##### Data shown #####

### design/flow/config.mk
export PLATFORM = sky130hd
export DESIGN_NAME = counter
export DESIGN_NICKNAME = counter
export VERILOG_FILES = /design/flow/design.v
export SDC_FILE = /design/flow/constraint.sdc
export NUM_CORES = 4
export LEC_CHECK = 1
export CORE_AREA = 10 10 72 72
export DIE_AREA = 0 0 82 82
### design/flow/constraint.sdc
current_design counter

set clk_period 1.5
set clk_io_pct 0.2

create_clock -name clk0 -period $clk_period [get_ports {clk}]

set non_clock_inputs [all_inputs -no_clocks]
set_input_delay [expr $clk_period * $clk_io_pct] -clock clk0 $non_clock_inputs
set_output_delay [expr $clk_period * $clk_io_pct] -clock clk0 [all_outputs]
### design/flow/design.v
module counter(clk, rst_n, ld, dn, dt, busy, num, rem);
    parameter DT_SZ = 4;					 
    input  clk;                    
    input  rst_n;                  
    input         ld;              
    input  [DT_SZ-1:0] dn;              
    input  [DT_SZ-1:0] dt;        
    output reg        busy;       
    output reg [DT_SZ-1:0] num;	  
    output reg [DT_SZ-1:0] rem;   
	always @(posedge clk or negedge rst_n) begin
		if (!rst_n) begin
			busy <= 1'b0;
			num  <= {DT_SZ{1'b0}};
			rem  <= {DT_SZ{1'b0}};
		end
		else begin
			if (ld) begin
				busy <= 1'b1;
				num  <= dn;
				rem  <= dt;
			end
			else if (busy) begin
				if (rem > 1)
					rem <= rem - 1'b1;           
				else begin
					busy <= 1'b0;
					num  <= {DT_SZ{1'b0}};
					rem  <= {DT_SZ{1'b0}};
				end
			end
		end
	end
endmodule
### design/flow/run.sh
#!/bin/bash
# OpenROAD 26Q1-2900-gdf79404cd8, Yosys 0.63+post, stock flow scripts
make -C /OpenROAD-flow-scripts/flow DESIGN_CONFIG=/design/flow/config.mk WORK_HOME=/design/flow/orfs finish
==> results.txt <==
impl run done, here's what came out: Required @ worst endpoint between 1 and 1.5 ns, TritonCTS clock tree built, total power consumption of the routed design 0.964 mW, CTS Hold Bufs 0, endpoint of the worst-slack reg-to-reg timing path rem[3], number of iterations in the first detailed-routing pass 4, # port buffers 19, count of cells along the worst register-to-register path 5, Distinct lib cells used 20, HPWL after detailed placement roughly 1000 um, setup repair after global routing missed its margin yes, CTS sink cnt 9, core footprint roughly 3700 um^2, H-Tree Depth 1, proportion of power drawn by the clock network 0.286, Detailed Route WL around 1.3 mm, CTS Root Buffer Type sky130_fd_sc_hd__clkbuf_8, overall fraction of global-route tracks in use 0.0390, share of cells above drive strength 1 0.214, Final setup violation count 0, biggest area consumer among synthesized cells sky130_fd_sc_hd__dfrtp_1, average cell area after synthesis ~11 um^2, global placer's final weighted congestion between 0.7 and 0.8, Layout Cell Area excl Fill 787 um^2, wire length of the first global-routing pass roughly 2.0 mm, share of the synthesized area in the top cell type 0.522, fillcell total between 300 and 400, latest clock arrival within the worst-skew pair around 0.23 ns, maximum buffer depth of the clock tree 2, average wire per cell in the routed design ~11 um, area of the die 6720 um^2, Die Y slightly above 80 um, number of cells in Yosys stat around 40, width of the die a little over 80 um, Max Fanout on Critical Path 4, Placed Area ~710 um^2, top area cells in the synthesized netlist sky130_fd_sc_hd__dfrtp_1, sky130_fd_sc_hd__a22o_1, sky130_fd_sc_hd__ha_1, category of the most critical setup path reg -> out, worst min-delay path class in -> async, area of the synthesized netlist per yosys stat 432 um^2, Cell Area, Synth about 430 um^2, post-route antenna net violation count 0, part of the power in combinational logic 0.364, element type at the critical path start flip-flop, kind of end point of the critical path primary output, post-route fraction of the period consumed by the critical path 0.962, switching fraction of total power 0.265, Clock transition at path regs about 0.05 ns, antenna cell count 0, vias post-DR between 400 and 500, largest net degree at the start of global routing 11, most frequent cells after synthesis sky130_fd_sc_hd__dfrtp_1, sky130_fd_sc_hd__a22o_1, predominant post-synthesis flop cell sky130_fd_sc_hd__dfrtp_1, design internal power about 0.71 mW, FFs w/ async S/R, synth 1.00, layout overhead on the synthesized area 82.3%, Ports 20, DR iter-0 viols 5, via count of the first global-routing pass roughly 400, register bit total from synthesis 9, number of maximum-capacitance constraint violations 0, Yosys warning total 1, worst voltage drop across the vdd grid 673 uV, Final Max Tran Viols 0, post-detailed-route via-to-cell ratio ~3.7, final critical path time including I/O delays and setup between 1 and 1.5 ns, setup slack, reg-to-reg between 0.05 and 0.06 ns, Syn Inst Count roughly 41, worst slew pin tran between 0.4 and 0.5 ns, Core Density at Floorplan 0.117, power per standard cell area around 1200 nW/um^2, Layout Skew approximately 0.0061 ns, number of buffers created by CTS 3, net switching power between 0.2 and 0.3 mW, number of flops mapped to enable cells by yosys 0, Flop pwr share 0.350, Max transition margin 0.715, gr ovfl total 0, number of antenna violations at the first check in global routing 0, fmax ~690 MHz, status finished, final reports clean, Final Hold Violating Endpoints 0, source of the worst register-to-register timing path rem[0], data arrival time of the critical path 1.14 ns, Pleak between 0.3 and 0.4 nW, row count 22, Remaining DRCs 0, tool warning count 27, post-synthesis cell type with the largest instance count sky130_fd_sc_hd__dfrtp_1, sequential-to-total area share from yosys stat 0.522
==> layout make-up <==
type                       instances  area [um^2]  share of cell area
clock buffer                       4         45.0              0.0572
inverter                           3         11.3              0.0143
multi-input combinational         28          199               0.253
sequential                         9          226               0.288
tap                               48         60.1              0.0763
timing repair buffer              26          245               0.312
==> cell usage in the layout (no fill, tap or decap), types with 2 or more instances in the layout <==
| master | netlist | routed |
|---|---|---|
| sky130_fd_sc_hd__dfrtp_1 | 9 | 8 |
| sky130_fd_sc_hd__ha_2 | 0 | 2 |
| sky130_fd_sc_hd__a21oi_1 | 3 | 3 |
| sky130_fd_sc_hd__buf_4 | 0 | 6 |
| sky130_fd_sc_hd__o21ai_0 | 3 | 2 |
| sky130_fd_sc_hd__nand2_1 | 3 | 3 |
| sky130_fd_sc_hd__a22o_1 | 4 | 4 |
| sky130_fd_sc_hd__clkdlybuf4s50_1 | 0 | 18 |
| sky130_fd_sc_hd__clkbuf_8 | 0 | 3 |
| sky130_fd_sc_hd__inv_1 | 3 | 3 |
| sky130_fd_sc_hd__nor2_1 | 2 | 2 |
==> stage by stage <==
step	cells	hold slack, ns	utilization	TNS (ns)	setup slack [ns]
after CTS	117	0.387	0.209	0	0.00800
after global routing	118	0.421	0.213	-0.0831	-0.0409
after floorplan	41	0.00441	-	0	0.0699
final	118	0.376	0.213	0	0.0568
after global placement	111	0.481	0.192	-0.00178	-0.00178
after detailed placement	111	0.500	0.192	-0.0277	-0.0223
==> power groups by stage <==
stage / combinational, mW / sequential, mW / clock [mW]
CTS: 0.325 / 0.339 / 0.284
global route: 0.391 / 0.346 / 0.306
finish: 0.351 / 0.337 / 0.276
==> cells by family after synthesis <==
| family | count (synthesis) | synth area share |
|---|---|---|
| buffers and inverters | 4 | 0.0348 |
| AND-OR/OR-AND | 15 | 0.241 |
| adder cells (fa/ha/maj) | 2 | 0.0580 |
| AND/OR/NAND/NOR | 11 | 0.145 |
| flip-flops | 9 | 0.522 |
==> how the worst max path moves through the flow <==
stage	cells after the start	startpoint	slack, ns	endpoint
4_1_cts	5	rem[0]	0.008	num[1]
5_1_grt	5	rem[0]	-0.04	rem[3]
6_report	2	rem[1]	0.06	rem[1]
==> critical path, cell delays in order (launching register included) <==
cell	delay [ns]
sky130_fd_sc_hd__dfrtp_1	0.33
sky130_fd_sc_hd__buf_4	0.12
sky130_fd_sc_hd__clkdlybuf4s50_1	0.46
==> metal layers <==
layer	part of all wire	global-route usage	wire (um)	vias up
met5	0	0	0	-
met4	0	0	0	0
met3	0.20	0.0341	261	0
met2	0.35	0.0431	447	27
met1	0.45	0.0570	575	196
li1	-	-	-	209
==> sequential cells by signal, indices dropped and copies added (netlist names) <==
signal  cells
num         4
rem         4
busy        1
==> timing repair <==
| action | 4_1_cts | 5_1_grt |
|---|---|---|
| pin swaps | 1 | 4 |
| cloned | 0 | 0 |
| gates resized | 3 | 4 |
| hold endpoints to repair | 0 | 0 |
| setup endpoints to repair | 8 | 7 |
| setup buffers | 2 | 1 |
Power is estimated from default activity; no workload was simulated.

#####

**Task prompt**:
Bring together all lines in the records where the word "expr" is found.

**Solution for this problem**:
set_input_delay [expr $clk_period * $clk_io_pct] -clock clk0 $non_clock_inputs
set_output_delay [expr $clk_period * $clk_io_pct] -clock clk0 [all_outputs]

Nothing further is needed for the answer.